**YOUR TASK:**
Look through the records below for the line with "rxbuf | 512 |" and the line with "74 | 833.3 |", then return those lines and all lines between, exactly.

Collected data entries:
★ ★ ★ ★ ★

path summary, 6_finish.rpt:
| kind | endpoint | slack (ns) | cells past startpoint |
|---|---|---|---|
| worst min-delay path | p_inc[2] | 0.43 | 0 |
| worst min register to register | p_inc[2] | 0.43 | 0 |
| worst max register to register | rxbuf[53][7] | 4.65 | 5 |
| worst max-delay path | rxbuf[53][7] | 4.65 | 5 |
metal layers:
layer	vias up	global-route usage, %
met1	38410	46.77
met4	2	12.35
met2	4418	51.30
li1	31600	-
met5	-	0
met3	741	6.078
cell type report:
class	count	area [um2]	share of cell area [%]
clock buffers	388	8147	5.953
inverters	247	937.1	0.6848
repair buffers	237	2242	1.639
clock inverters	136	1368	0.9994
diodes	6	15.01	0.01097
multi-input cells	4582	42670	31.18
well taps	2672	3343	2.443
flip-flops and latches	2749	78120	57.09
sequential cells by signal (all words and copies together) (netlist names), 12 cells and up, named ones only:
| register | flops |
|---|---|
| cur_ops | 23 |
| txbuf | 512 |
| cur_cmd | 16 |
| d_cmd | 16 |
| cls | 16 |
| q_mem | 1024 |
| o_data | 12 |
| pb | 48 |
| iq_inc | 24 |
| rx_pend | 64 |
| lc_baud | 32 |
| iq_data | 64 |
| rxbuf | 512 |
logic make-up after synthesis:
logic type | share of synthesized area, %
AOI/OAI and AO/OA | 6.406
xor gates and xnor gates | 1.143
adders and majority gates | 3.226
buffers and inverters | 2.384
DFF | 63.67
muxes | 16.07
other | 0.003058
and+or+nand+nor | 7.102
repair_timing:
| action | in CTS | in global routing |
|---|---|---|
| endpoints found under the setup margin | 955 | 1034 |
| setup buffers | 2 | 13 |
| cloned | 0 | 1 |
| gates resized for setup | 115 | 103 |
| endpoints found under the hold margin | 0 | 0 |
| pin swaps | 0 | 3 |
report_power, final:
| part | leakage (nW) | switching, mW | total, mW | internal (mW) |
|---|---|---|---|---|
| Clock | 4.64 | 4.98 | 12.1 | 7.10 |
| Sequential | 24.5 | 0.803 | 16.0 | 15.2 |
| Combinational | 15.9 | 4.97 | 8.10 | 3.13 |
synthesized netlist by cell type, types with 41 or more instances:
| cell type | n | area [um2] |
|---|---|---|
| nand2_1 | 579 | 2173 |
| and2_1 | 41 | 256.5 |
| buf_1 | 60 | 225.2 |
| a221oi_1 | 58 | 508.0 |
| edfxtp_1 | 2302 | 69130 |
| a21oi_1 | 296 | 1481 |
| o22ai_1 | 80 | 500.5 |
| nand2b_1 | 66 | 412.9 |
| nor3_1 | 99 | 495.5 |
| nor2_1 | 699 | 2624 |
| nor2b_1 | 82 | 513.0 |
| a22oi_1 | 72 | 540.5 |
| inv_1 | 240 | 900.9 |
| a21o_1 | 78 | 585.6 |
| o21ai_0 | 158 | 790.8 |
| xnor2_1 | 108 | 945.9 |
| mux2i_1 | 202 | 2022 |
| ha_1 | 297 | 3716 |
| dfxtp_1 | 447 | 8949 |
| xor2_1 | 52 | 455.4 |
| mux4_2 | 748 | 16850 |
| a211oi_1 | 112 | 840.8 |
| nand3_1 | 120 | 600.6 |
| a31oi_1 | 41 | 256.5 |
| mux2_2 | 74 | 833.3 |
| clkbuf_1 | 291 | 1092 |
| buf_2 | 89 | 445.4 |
Background: an optimization exercise with open tools, aiming at small area, a short achievable clock period and few clock cycles per item. Do not read the settings as production practice. Function was checked by simulation only, so behaviour that the tests miss may differ from the original. Power and IR drop assume default switching activity.

==> 07-05: inputs <==
==> flow/design.v (excerpt) <==
module ozec_calc (
    input             clk,
    input             rst_n,
    input             in_valid,
    output            in_ready,
    input      [31:0] cmd,
    input             subst,       
    input             nibmode,     
    input             bus_ready,   
    input      [15:0] d_word,      
    input      [7:0]  d_ofs,       
    input      [7:0]  d_rs,        
    input             d_valid,     
    output reg        done,
    output reg [3:0]  err,
    output reg        seq,
    output     [31:0] res0,
    output     [31:0] res1,
    output reg        wr_en,
    output     [6:0]  wr_addr,
    output            wr_two,
    output     [15:0] wr_data
);
    localparam [7:0] OP_RDREG   = 8'h01, OP_WRREG  = 8'h02, OP_CHIPID = 8'h03,
                     OP_REBOOT  = 8'h04, OP_RDWORD = 8'h10, OP_WRWORD = 8'h11,
                     OP_LOCK    = 8'h12, OP_RDIMG  = 8'h13, OP_REWRITE = 8'h14,
                     OP_LOADIMG = 8'h18, OP_SAVEIMG = 8'h19,
                     OP_CELLV   = 8'h20, OP_CURR   = 8'h21, OP_RSENSE = 8'h22,
                     OP_LIMIT   = 8'h23, OP_THRESH = 8'h24, OP_ADC2MV = 8'h25,
                     OP_V2ADC   = 8'h26, OP_SETRS  = 8'h27, OP_SETVL  = 8'h28,
                     OP_UNPACK  = 8'h30, OP_SEXT4  = 8'h31, OP_DECAUTH = 8'h38;
    localparam [1:0] SUB_NONE = 2'd0, SUB_LIVE = 2'd1, SUB_EITHER = 2'd2;
    localparam [3:0] K_DEF   = 4'd0,    
                     K_DEFX  = 4'd1,    
                     K_CURR  = 4'd2,    
                     K_MV    = 4'd3,    
                     K_V2A   = 4'd4,    
                     K_SETRS = 4'd5,    
                     K_SETVL = 4'd6,    
                     K_LIM1  = 4'd7,    
                     K_LIM2  = 4'd8,    
                     K_SEQ   = 4'd9,    
                     K_E1    = 4'd10,   
                     K_E4    = 4'd11,   
                     K_E8    = 4'd12,   
  ...
==> flow/config.mk <==
export PLATFORM = sky130hd
export DESIGN_NAME = ozec_calc
export DESIGN_NICKNAME = ozec_calc
export VERILOG_FILES = /design/flow/design.v
export SDC_FILE = /design/flow/constraint.sdc
export NUM_CORES = 4
export LEC_CHECK = 0
export ABC_AREA = 1
export CAP_MARGIN = 20
export CORE_MARGIN = 2
export CORE_UTILIZATION = 70
export CTS_CLUSTER_DIAMETER = 80
export CTS_CLUSTER_SIZE = 24
export SLEW_MARGIN = 20
==> flow/constraint.sdc <==
create_clock -name core_clock -period 115.0 [get_ports {clk}]
set_input_delay 23.0000 -clock core_clock [delete_from_list [all_inputs] [get_ports {clk}]]
set_output_delay 23.0000 -clock core_clock [all_outputs]
set_load 0.01 [all_outputs]
standard.sh (not shown) runs the stock make flow with config.mk's settings and CLKGATE_MAP_FILE= SYNTH_SCRIPT=/design/flow/synth_recipe.tcl, a recipe that flattens the netlist after the stock synthesis.
==> flow/flow/run.sh <==
#!/bin/bash
set -e
export BUFFER_PORTS_ARGS="-buffer_cell sky130_fd_sc_hd__buf_2"
bash standard.sh > standard.log 2>&1
==> 03-11 (differences from 07-05) <==
--- a/flow/design.v
+++ b/flow/design.v
@@ -82,12 +82,11 @@
         i_dval    <= d_valid;
         i_word    <= d_word;
         i_ofs     <= d_ofs[7:4];
         i_ofs_inc <= nibmode & d_ofs[7] & (d_ofs[3:0] != 4'd0);
         i_imm_inc <= nibmode & cmd[7] & (cmd[3:0] != 4'd0);
-        if (rdy)                   
-            i_rs  <= d_rs;
+        i_rs      <= d_rs;
     end
     wire [7:0]  op    = i_cmd[31:24];
     wire [7:0]  f_hi  = i_cmd[23:16];
     wire [3:0]  f_lsb = i_cmd[15:12];
     wire [3:0]  f_wm1 = i_cmd[11:8];
@@ -182,42 +181,50 @@
             nib = radd({{27{hi[3]}}, hi}, 32'd0, inc);
         end
     endfunction
     wire [7:0] rs_eff = (i_rs == 8'd0) ? 8'd25 : i_rs;
     wire        cu_neg = i_word[15];
-    wire [15:0] cu_mag = cneg({16'd0, i_word}, cu_neg);
-    wire [18:0] cu_x7  = radd({13'd0, cu_mag, 3'd0}, ~{16'd0, cu_mag}, 1'b1);
-    wire [27:0] cu_x65 = radd({7'd0, cu_x7, 6'd0}, {12'd0, cu_x7, 1'b0}, 1'b0);
-    wire [27:0] cu_num = radd({3'd0, cu_x7, 10'd0}, {4'd0, cu_x65}, 1'b0);
+    wire [15:0] cu_w   = i_word ^ {16{cu_neg}};
+    wire [18:0] cu_x7  = radd({13'd0, cu_w, {3{cu_neg}}}, ~{16'd0, cu_w}, 1'b1);
+    wire [27:0] cu_a0  = {cu_x7, 10'd0};
+    wire [27:0] cu_a1  = {3'd0, cu_x7, 6'd0};
+    wire [27:0] cu_a2  = {8'd0, cu_x7, 1'b0};
+    wire [27:0] cu_cs  = cu_a0 ^ cu_a1 ^ cu_a2;
+    wire [27:0] cu_cc  = (cu_a0 & cu_a1) | (cu_a2 & (cu_a0 ^ cu_a1));
+    wire [27:0] cu_num = radd({4'd0, cu_cs}, {4'd0, cu_cc[26:0], 1'b0}, 1'b0);
     wire [15:0] unp_shift = i_word >> f_lsb;
     wire [15:0] unp_mask  = 16'hFFFF >> (~f_wm1);
     wire [15:0] unp_field = unp_shift & unp_mask;
     wire [7:0]  lim_mask  = unp_mask[7:0];
     wire [7:0]  lim_v     = unp_field[7:0];
     wire [4:0]  lim_o     = nib(i_ofs, i_ofs_inc);
     wire [9:0]  lim_m0    = radd({24'd0, lim_v},    {{27{lim_o[4]}}, lim_o}, 1'b0);
     wire [9:0]  lim_m1    = radd({24'd0, lim_mask}, {{27{lim_o[4]}}, lim_o}, 1'b0);
     wire        l0_neg    = lim_m0[9];
     wire        l1_neg    = lim_m1[9];
-    wire [8:0]  l0_mag    = cneg({23'd0, lim_m0[8:0]}, l0_neg);
-    wire [8:0]  l1_mag    = cneg({23'd0, lim_m1[8:0]}, l1_neg);
-    reg        sv_pend;
-    reg [8:0]  sv_mag;
-    reg        sv_neg;
+    wire [8:0]  l0_mp     = lim_m0[8:0] ^ {9{l0_neg}};
+    wire [8:0]  l1_mp     = lim_m1[8:0] ^ {9{l1_neg}};
+    wire [SW*(NS+1)-1:0] st_in;     
+    wire [SW-1:0] r1      = st_in[SW +: SW];
+    wire          sv_pend = r1[SW-1] & (r1[SW-2 -: 4] == K_LIM1);
+    wire [7:0]    sv_t    = r1[SW-6 -: 8];
+    wire [8:0]    sv_mag  = r1[8:0];
+    wire          sv_neg  = r1[9];
     function [19:0] x3125;
-        input [8:0] m;
+        input [8:0] mp;
+        input       n;
         reg [10:0] m3;
         reg [11:0] m5;
         reg [14:0] m53;
         begin
-            m3    = radd({22'd0, m, 1'b0}, {23'd0, m}, 1'b0);
-            m5    = radd({21'd0, m, 2'b0}, {23'd0, m}, 1'b0);
+            m3    = radd({21'd0, mp, n, n}, ~{23'd0, mp}, 1'b1);
+            m5    = radd({21'd0, m3}, {22'd0, mp, n}, n);
             m53   = radd({17'd0, m3, 4'b0}, {20'd0, m5}, 1'b0);
             x3125 = radd({12'd0, m3[9:0], 10'b0}, {17'd0, m53}, 1'b0);
         end
     endfunction
-    wire [23:0] lim_num = {x3125(sv_pend ? sv_mag : l1_mag), 4'b0};
+    wire [23:0] lim_num = {x3125(sv_pend ? sv_mag : l1_mp, sv_pend ? sv_neg : l1_neg), 4'b0};
     wire        unp_neg   = f_sgn & unp_shift[f_wm1];
     wire [27:0] unp_res   = {{12{unp_neg}}, unp_field | ({16{unp_neg}} & ~unp_mask)};
     wire [4:0] sx_nib = nib(imm24[7:4], i_imm_inc);
     wire [1:0] auth_class = imm24[6] ? 2'd1 : (imm24[5] ? 2'd3 : 2'd2);
     wire e10  = ~legal;
@@ -243,25 +250,26 @@
     wire p_rs   = pass & is_rs;
     wire p_unp  = pass & is_unp;
     wire p_sx   = pass & is_sx;
     wire p_svl  = pass & is_svl & i_dval;
     wire p_au   = pass & is_au;
-    wire use_t  = p_cu | p_lim | sv_pend;
+    wire use_t  = p_cu | p_lim;
     wire [27:0] n_cmd = {8'd0, i_cmd[19:5], i_cmd[4] & ~is_au, i_cmd[3:0]};
     wire [27:0] n0 = (n_cmd                    & {28{p_cmd}})
                    | ({15'd0, i_word[15:3]}    & {28{p_cv}})
                    | (cu_num                   & {28{p_cu}})
                    | ({4'd0, lim_num}          & {28{p_lim | sv_pend}})
                    | ({20'd0, rs_eff}          & {28{p_rs}})
                    | (unp_res                  & {28{p_unp}})
                    | ({{23{sx_nib[4]}}, sx_nib} & {28{p_sx}});
     wire [15:0] d0 = (i_word                   & {16{p_cu | p_unp}})
+                   | ({6'd0, l0_neg, l0_mp}    & {16{p_lim}})
                    | ({8'd0, i_rs}             & {16{p_rs}})
                    | ({11'd0, i_cmd[23:22], i_word[2:0]} & {16{p_svl}})
                    | ({8'd0, imm24[7:0]}       & {16{p_sx}})
                    | ({14'd0, auth_class}      & {16{p_au}});
-    wire [7:0]  t0 = use_t ? rs_eff : ((is_v2a | is_svl) & pass) ? 8'd122 : 8'd1;
+    wire [7:0]  t0 = sv_pend ? sv_t : use_t ? rs_eff : ((is_v2a | is_svl) & pass) ? 8'd122 : 8'd1;
     wire        s0 = (p_cu & cu_neg) | (p_lim & l1_neg) | (sv_pend & sv_neg);
     wire        v0 = i_v | sv_pend;
     reg [3:0] k0;
     always @(*) begin
         if (sv_pend)                 k0 = K_LIM2;
@@ -277,15 +285,10 @@
         else if (is_svl)             k0 = i_dval ? K_SETVL : K_E4;
         else if (is_unp | is_sx)     k0 = K_DEFX;
         else if (is_rs | is_au)      k0 = K_DEF;
         else                         k0 = K_SEQ;
     end
-    always @(posedge clk) begin
-        sv_pend <= rst_n & i_v & ~sv_pend & (k0 == K_LIM1);
-        sv_mag  <= l0_mag;
-        sv_neg  <= l0_neg;
-    end
     wire [SW-1:0] st0 = {v0, k0, t0, 8'd0, n0, s0, d0};
     function [8:0] drow;
         input [8:0] x;
         input [7:0] t;
         input integer i;
@@ -303,11 +306,10 @@
             rn = q ? d : x[7:0];
             if (i < 7) rn = rn & ((8'd1 << (i + 1)) - 8'd1);
             drow = {q, rn};
         end
     endfunction
-    wire [SW*(NS+1)-1:0] st_in;     
     wire [SW*NS-1:0]     st_out;    
     assign st_in[0 +: SW] = st0;
     genvar g;
     generate
         for (g = 0; g < NS; g = g + 1) begin : stage
@@ -369,22 +371,26 @@
     end
     reg [28:0] o_res0;
     reg [24:0] o_res1;
     reg [6:1]  o_addr;
     reg [10:0] o_wdat;
-    reg [24:0] n_res1;
+    reg  [24:0] n_res1v;
     always @(*) begin
         case (f_k)
-            K_V2A:   n_res1 = {5'd0, mv};
-            K_LIM1:  n_res1 = rq[24:0];
-            K_LIM2:  n_res1 = o_res1;
-            K_CURR:  n_res1 = {{9{f_d[15]}}, f_d};
-            K_MV:    n_res1 = {12'd0, f_q[12:0]};
-            K_SETVL: n_res1 = 25'd0;
-            default: n_res1 = {9'd0, f_d};
+            K_V2A:   n_res1v = {5'd0, mv};
+            K_LIM1,
+            K_MV:    n_res1v = rq[24:0];
+            K_CURR:  n_res1v = {{9{f_d[15]}}, f_d};
+            K_SETVL: n_res1v = 25'd0;
+            K_LIM2:  n_res1v = 25'd0;
+            default: n_res1v = {9'd0, f_d};
         endcase
     end
+    wire        keep1  = (f_k == K_LIM2);
+    wire [24:0] n_res1 = n_res1v | (o_res1 & {25{keep1}});
+    wire        n_sgn1 = n_res1v[24] | (o_sgn1 & keep1);
+    reg         o_sgn1;
     wire [28:0] n_res0 = (f_k == K_MV) ? {9'd0, mv} : rq;
     reg  [6:0]  n_addr;
     always @(*) begin
         if (f_k != K_SETVL)
             n_addr = 7'h34;
@@ -399,16 +405,17 @@
         done    <= rst_n & f_v & (f_k != K_LIM1);
         err     <= n_err;
         seq     <= (f_k == K_SEQ);
         o_res0  <= n_res0;
         o_res1  <= n_res1;
+        o_sgn1  <= n_sgn1;
         wr_en   <= (f_k == K_SETRS) || (f_k == K_SETVL);
         o_addr  <= n_addr[6:1];
         o_wdat  <= (f_k == K_SETVL) ? {f_q[7:5], f_q[4:0], f_d[2:0]}
                                     : {3'd0, f_q[7:0]};
     end
     assign res0    = {{3{o_res0[28]}}, o_res0};
-    assign res1    = {{7{o_res1[24]}}, o_res1};
+    assign res1    = {{4{o_sgn1}}, {3{o_res1[24]}}, o_res1};
     assign wr_addr = {o_addr, 1'b0};
     assign wr_two  = o_addr[6];
     assign wr_data = {o_res0[12:8], o_wdat};
 endmodule
==> flow/flow/run.sh (replaced) <==
#!/bin/bash
set -e
export BUFFER_PORTS_ARGS="-buffer_cell sky130_fd_sc_hd__buf_1"
bash standard.sh > standard.log 2>&1
- CORE_UTILIZATION: 70 -> 90
- CTS_CLUSTER_DIAMETER: 80 -> 90
- CTS_CLUSTER_SIZE: 24 -> 26
==> 04-23 (differences from 07-05) <==
--- a/flow/design.v
+++ b/flow/design.v
@@ -82,12 +82,11 @@
         i_dval    <= d_valid;
         i_word    <= d_word;
         i_ofs     <= d_ofs[7:4];
         i_ofs_inc <= nibmode & d_ofs[7] & (d_ofs[3:0] != 4'd0);
         i_imm_inc <= nibmode & cmd[7] & (cmd[3:0] != 4'd0);
-        if (rdy)                   
-            i_rs  <= d_rs;
+        i_rs      <= (d_rs & {8{rdy}}) | (i_rs & {8{~rdy}});   
     end
     wire [7:0]  op    = i_cmd[31:24];
     wire [7:0]  f_hi  = i_cmd[23:16];
     wire [3:0]  f_lsb = i_cmd[15:12];
     wire [3:0]  f_wm1 = i_cmd[11:8];
@@ -182,42 +181,47 @@
             nib = radd({{27{hi[3]}}, hi}, 32'd0, inc);
         end
     endfunction
     wire [7:0] rs_eff = (i_rs == 8'd0) ? 8'd25 : i_rs;
     wire        cu_neg = i_word[15];
-    wire [15:0] cu_mag = cneg({16'd0, i_word}, cu_neg);
-    wire [18:0] cu_x7  = radd({13'd0, cu_mag, 3'd0}, ~{16'd0, cu_mag}, 1'b1);
-    wire [27:0] cu_x65 = radd({7'd0, cu_x7, 6'd0}, {12'd0, cu_x7, 1'b0}, 1'b0);
-    wire [27:0] cu_num = radd({3'd0, cu_x7, 10'd0}, {4'd0, cu_x65}, 1'b0);
+    wire [15:0] cu_w   = i_word ^ {16{cu_neg}};
+    wire [18:0] cu_x7  = radd({13'd0, cu_w, {3{cu_neg}}}, ~{16'd0, cu_w}, 1'b1);
+    wire [27:0] cu_a0  = {cu_x7, 10'd0};
+    wire [27:0] cu_a1  = {3'd0, cu_x7, 6'd0};
+    wire [27:0] cu_a2  = {8'd0, cu_x7, 1'b0};
+    wire [27:0] cu_cs  = cu_a0 ^ cu_a1 ^ cu_a2;
+    wire [27:0] cu_cc  = (cu_a0 & cu_a1) | (cu_a2 & (cu_a0 ^ cu_a1));
+    wire [27:0] cu_num = radd({4'd0, cu_cs}, {4'd0, cu_cc[26:0], 1'b0}, 1'b0);
     wire [15:0] unp_shift = i_word >> f_lsb;
     wire [15:0] unp_mask  = 16'hFFFF >> (~f_wm1);
     wire [15:0] unp_field = unp_shift & unp_mask;
     wire [7:0]  lim_mask  = unp_mask[7:0];
     wire [7:0]  lim_v     = unp_field[7:0];
     wire [4:0]  lim_o     = nib(i_ofs, i_ofs_inc);
     wire [9:0]  lim_m0    = radd({24'd0, lim_v},    {{27{lim_o[4]}}, lim_o}, 1'b0);
     wire [9:0]  lim_m1    = radd({24'd0, lim_mask}, {{27{lim_o[4]}}, lim_o}, 1'b0);
     wire        l0_neg    = lim_m0[9];
     wire        l1_neg    = lim_m1[9];
-    wire [8:0]  l0_mag    = cneg({23'd0, lim_m0[8:0]}, l0_neg);
-    wire [8:0]  l1_mag    = cneg({23'd0, lim_m1[8:0]}, l1_neg);
+    wire [8:0]  l0_mp     = lim_m0[8:0] ^ {9{l0_neg}};
+    wire [8:0]  l1_mp     = lim_m1[8:0] ^ {9{l1_neg}};
     reg        sv_pend;
     reg [8:0]  sv_mag;
     reg        sv_neg;
     function [19:0] x3125;
-        input [8:0] m;
+        input [8:0] mp;
+        input       n;
         reg [10:0] m3;
         reg [11:0] m5;
         reg [14:0] m53;
         begin
-            m3    = radd({22'd0, m, 1'b0}, {23'd0, m}, 1'b0);
-            m5    = radd({21'd0, m, 2'b0}, {23'd0, m}, 1'b0);
+            m3    = radd({21'd0, mp, n, n}, ~{23'd0, mp}, 1'b1);
+            m5    = radd({21'd0, m3}, {22'd0, mp, n}, n);
             m53   = radd({17'd0, m3, 4'b0}, {20'd0, m5}, 1'b0);
             x3125 = radd({12'd0, m3[9:0], 10'b0}, {17'd0, m53}, 1'b0);
         end
     endfunction
-    wire [23:0] lim_num = {x3125(sv_pend ? sv_mag : l1_mag), 4'b0};
+    wire [23:0] lim_num = {x3125(sv_pend ? sv_mag : l1_mp, sv_pend ? sv_neg : l1_neg), 4'b0};
     wire        unp_neg   = f_sgn & unp_shift[f_wm1];
     wire [27:0] unp_res   = {{12{unp_neg}}, unp_field | ({16{unp_neg}} & ~unp_mask)};
     wire [4:0] sx_nib = nib(imm24[7:4], i_imm_inc);
     wire [1:0] auth_class = imm24[6] ? 2'd1 : (imm24[5] ? 2'd3 : 2'd2);
     wire e10  = ~legal;
@@ -279,11 +283,11 @@
         else if (is_rs | is_au)      k0 = K_DEF;
         else                         k0 = K_SEQ;
     end
     always @(posedge clk) begin
         sv_pend <= rst_n & i_v & ~sv_pend & (k0 == K_LIM1);
-        sv_mag  <= l0_mag;
+        sv_mag  <= l0_mp;
         sv_neg  <= l0_neg;
     end
     wire [SW-1:0] st0 = {v0, k0, t0, 8'd0, n0, s0, d0};
     function [8:0] drow;
         input [8:0] x;
@@ -369,22 +373,26 @@
     end
     reg [28:0] o_res0;
     reg [24:0] o_res1;
     reg [6:1]  o_addr;
     reg [10:0] o_wdat;
-    reg [24:0] n_res1;
+    reg  [24:0] n_res1v;
     always @(*) begin
         case (f_k)
-            K_V2A:   n_res1 = {5'd0, mv};
-            K_LIM1:  n_res1 = rq[24:0];
-            K_LIM2:  n_res1 = o_res1;
-            K_CURR:  n_res1 = {{9{f_d[15]}}, f_d};
-            K_MV:    n_res1 = {12'd0, f_q[12:0]};
-            K_SETVL: n_res1 = 25'd0;
-            default: n_res1 = {9'd0, f_d};
+            K_V2A:   n_res1v = {5'd0, mv};
+            K_LIM1,
+            K_MV:    n_res1v = rq[24:0];
+            K_CURR:  n_res1v = {{9{f_d[15]}}, f_d};
+            K_SETVL: n_res1v = 25'd0;
+            K_LIM2:  n_res1v = 25'd0;
+            default: n_res1v = {9'd0, f_d};
         endcase
     end
+    wire        keep1  = (f_k == K_LIM2);
+    wire [24:0] n_res1 = n_res1v | (o_res1 & {25{keep1}});
+    wire        n_sgn1 = n_res1v[24] | (o_sgn1 & keep1);
+    reg         o_sgn1;
     wire [28:0] n_res0 = (f_k == K_MV) ? {9'd0, mv} : rq;
     reg  [6:0]  n_addr;
     always @(*) begin
         if (f_k != K_SETVL)
             n_addr = 7'h34;
@@ -399,16 +407,17 @@
         done    <= rst_n & f_v & (f_k != K_LIM1);
         err     <= n_err;
         seq     <= (f_k == K_SEQ);
         o_res0  <= n_res0;
         o_res1  <= n_res1;
+        o_sgn1  <= n_sgn1;
         wr_en   <= (f_k == K_SETRS) || (f_k == K_SETVL);
         o_addr  <= n_addr[6:1];
         o_wdat  <= (f_k == K_SETVL) ? {f_q[7:5], f_q[4:0], f_d[2:0]}
                                     : {3'd0, f_q[7:0]};
     end
     assign res0    = {{3{o_res0[28]}}, o_res0};
-    assign res1    = {{7{o_res1[24]}}, o_res1};
+    assign res1    = {{4{o_sgn1}}, {3{o_res1[24]}}, o_res1};
     assign wr_addr = {o_addr, 1'b0};
     assign wr_two  = o_addr[6];
     assign wr_data = {o_res0[12:8], o_wdat};
 endmodule
==> flow/flow/run.sh (replaced) <==
#!/bin/bash
set -e
export BUFFER_PORTS_ARGS="-buffer_cell sky130_fd_sc_hd__buf_1"
bash standard.sh > standard.log 2>&1
- CORE_UTILIZATION: 70 -> 80
- CTS_CLUSTER_DIAMETER: 80 -> 90
- CTS_CLUSTER_SIZE: 24 -> 26
==> summary of the runs <==
- 04-23 finished clean. 03-11 aborted during global routing (5_1_grt). 07-05 went through all stages and came out clean.
- Between 07-05 and 04-23, the lower clock-buffer cell count is in 04-23 (gap 12).
- Between 04-23 and 07-05, the lower maximum frequency is in 07-05 (gap about 0.4%, measured against 07-05).
- In critical path depth, 07-05 and 04-23 do not differ.
- Clock power: 07-05 is higher than 04-23 (19%).
- Between 07-05 and 04-23, the lower clock skew is in 07-05 (gap 0.0045 ns).
- Against 07-05, the worst hold slack of 04-23 is higher by 0.0020 ns.
- Against 07-05, the final cell count of 04-23 is smaller by about 3.3%.
- Synthesized area: 03-11 < 04-23 < 07-05.
- Against 04-23, the combinational power of 07-05 is smaller by about 30%.
- Register-to-register slack: 04-23 is worse than 07-05 (0.98 ns).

★ ★ ★ ★ ★

**SOLUTION TO THIS TASK:**
| rxbuf | 512 |
logic make-up after synthesis:
logic type | share of synthesized area, %
AOI/OAI and AO/OA | 6.406
xor gates and xnor gates | 1.143
adders and majority gates | 3.226
buffers and inverters | 2.384
DFF | 63.67
muxes | 16.07
other | 0.003058
and+or+nand+nor | 7.102
repair_timing:
| action | in CTS | in global routing |
|---|---|---|
| endpoints found under the setup margin | 955 | 1034 |
| setup buffers | 2 | 13 |
| cloned | 0 | 1 |
| gates resized for setup | 115 | 103 |
| endpoints found under the hold margin | 0 | 0 |
| pin swaps | 0 | 3 |
report_power, final:
| part | leakage (nW) | switching, mW | total, mW | internal (mW) |
|---|---|---|---|---|
| Clock | 4.64 | 4.98 | 12.1 | 7.10 |
| Sequential | 24.5 | 0.803 | 16.0 | 15.2 |
| Combinational | 15.9 | 4.97 | 8.10 | 3.13 |
synthesized netlist by cell type, types with 41 or more instances:
| cell type | n | area [um2] |
|---|---|---|
| nand2_1 | 579 | 2173 |
| and2_1 | 41 | 256.5 |
| buf_1 | 60 | 225.2 |
| a221oi_1 | 58 | 508.0 |
| edfxtp_1 | 2302 | 69130 |
| a21oi_1 | 296 | 1481 |
| o22ai_1 | 80 | 500.5 |
| nand2b_1 | 66 | 412.9 |
| nor3_1 | 99 | 495.5 |
| nor2_1 | 699 | 2624 |
| nor2b_1 | 82 | 513.0 |
| a22oi_1 | 72 | 540.5 |
| inv_1 | 240 | 900.9 |
| a21o_1 | 78 | 585.6 |
| o21ai_0 | 158 | 790.8 |
| xnor2_1 | 108 | 945.9 |
| mux2i_1 | 202 | 2022 |
| ha_1 | 297 | 3716 |
| dfxtp_1 | 447 | 8949 |
| xor2_1 | 52 | 455.4 |
| mux4_2 | 748 | 16850 |
| a211oi_1 | 112 | 840.8 |
| nand3_1 | 120 | 600.6 |
| a31oi_1 | 41 | 256.5 |
| mux2_2 | 74 | 833.3 |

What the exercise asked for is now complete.